WHAT YOU SHOULD DO -
What is wanted is an exact copy of the lines from the top of the listing through the line containing "assign dout = dout_W;".

DATA FOR THIS EXERCISE -
::::::::::

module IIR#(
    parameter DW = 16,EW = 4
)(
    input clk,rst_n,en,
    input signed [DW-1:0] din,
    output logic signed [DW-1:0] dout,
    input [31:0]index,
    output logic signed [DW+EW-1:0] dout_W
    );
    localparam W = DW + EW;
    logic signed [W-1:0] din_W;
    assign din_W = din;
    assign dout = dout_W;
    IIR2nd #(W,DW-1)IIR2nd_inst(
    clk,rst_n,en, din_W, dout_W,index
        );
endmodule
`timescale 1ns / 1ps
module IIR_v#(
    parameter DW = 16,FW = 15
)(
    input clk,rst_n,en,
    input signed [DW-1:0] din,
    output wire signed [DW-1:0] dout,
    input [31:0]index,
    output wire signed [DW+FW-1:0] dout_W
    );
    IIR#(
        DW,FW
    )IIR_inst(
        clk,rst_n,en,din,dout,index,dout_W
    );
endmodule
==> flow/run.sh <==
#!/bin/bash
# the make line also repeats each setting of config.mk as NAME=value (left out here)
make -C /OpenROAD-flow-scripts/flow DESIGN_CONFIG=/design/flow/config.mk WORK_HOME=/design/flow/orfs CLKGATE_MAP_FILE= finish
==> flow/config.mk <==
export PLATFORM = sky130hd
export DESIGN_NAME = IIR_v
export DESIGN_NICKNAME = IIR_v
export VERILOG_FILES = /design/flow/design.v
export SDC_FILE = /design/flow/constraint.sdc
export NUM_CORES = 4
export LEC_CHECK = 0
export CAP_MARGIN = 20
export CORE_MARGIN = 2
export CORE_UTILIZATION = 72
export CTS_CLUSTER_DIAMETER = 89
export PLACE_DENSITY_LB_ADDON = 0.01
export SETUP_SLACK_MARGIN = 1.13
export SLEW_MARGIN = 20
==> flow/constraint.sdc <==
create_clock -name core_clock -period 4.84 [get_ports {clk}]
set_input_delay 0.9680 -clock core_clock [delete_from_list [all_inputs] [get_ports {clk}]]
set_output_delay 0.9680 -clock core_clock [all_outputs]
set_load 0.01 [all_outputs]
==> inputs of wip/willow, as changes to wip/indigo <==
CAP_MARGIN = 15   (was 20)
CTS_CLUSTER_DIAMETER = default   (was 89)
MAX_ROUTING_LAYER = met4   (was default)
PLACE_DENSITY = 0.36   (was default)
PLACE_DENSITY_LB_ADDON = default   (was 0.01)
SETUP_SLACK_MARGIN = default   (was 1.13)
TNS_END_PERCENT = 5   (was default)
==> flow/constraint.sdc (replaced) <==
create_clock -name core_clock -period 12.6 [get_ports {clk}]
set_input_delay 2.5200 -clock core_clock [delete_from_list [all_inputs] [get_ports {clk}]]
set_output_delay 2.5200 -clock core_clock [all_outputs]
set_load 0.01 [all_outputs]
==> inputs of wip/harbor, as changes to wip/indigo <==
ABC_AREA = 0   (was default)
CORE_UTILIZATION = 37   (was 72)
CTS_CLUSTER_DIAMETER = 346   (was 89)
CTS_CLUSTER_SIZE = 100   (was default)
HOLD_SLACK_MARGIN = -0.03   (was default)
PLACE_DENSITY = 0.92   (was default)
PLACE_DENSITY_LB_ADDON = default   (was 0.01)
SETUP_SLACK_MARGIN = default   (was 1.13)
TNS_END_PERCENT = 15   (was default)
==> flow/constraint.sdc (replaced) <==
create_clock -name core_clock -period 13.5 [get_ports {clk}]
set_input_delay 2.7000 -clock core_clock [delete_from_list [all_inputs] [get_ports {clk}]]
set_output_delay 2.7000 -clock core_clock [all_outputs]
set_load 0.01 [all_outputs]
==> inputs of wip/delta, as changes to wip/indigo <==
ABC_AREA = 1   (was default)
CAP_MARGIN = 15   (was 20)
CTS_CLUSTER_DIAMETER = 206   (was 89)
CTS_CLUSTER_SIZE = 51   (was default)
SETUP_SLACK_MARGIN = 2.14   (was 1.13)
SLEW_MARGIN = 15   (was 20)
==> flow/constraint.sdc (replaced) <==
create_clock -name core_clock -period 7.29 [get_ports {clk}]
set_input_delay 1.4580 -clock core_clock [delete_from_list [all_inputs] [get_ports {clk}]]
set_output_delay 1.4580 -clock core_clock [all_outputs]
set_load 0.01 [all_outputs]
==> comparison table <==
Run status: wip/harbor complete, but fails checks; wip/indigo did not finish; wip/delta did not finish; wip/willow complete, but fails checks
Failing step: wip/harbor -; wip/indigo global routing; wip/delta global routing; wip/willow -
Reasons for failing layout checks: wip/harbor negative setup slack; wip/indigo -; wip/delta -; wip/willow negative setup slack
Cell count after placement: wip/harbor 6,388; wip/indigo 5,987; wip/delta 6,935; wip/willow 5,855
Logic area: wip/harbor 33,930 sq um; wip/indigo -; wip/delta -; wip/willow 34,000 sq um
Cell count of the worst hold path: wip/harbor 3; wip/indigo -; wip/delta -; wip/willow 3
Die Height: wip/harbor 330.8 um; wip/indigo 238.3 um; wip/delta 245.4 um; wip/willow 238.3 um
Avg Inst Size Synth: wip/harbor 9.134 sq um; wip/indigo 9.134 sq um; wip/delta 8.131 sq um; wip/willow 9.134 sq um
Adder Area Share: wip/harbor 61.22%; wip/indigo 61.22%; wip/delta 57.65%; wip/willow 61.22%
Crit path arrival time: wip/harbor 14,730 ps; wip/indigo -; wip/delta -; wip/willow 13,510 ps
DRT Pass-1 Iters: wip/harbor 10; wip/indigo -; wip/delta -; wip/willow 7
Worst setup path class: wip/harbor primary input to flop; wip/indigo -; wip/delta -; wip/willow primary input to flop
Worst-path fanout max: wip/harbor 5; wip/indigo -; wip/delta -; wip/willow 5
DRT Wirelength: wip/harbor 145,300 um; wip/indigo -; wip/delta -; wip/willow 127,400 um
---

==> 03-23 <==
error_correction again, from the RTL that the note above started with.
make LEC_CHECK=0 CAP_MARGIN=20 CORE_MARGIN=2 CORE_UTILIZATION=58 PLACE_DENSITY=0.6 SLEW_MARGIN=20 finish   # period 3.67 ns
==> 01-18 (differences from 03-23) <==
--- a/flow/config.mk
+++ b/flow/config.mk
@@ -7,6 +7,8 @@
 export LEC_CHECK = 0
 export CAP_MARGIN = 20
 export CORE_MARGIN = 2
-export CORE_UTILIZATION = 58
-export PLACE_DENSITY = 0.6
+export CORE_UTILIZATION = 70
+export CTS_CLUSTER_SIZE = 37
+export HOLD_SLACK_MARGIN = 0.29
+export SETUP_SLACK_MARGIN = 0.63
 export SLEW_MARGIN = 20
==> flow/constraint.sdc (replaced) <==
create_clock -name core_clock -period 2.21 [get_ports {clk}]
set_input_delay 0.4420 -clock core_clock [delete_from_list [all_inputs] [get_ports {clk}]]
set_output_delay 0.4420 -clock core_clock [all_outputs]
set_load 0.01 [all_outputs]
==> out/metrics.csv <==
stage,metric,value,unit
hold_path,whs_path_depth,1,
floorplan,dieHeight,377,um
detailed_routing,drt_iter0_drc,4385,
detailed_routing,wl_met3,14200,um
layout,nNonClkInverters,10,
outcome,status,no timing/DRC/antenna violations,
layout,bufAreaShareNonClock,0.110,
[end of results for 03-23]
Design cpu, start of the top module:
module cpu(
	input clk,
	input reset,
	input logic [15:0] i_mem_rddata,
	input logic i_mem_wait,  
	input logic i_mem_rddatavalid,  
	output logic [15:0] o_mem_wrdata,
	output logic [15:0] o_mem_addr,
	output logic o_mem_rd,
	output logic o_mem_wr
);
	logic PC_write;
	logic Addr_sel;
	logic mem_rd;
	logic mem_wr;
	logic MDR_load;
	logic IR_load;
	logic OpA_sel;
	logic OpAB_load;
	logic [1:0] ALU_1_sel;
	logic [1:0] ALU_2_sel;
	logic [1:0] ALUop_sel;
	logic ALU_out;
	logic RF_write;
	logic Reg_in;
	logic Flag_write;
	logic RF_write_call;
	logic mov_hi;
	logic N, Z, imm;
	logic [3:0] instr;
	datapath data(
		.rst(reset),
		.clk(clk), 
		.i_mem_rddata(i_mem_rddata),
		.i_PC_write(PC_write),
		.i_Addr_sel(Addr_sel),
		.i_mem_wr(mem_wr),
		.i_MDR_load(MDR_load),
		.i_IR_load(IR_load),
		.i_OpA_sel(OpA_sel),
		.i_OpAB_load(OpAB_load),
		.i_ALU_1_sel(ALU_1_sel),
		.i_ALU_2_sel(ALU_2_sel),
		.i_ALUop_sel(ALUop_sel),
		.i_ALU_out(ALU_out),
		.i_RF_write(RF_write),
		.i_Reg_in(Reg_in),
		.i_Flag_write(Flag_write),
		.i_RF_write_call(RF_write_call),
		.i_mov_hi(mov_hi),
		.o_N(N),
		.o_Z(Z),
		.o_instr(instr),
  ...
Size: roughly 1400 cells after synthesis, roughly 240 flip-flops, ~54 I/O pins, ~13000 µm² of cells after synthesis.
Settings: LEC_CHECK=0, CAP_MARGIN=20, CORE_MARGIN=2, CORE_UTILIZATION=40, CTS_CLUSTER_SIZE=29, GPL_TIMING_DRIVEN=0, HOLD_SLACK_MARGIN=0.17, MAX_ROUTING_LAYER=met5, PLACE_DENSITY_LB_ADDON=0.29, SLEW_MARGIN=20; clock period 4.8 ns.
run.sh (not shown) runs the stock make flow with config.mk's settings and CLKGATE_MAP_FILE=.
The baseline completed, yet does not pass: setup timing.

::::::::::

REPLY TO THE EXERCISE -
module IIR#(
    parameter DW = 16,EW = 4
)(
    input clk,rst_n,en,
    input signed [DW-1:0] din,
    output logic signed [DW-1:0] dout,
    input [31:0]index,
    output logic signed [DW+EW-1:0] dout_W
    );
    localparam W = DW + EW;
    logic signed [W-1:0] din_W;
    assign din_W = din;
    assign dout = dout_W;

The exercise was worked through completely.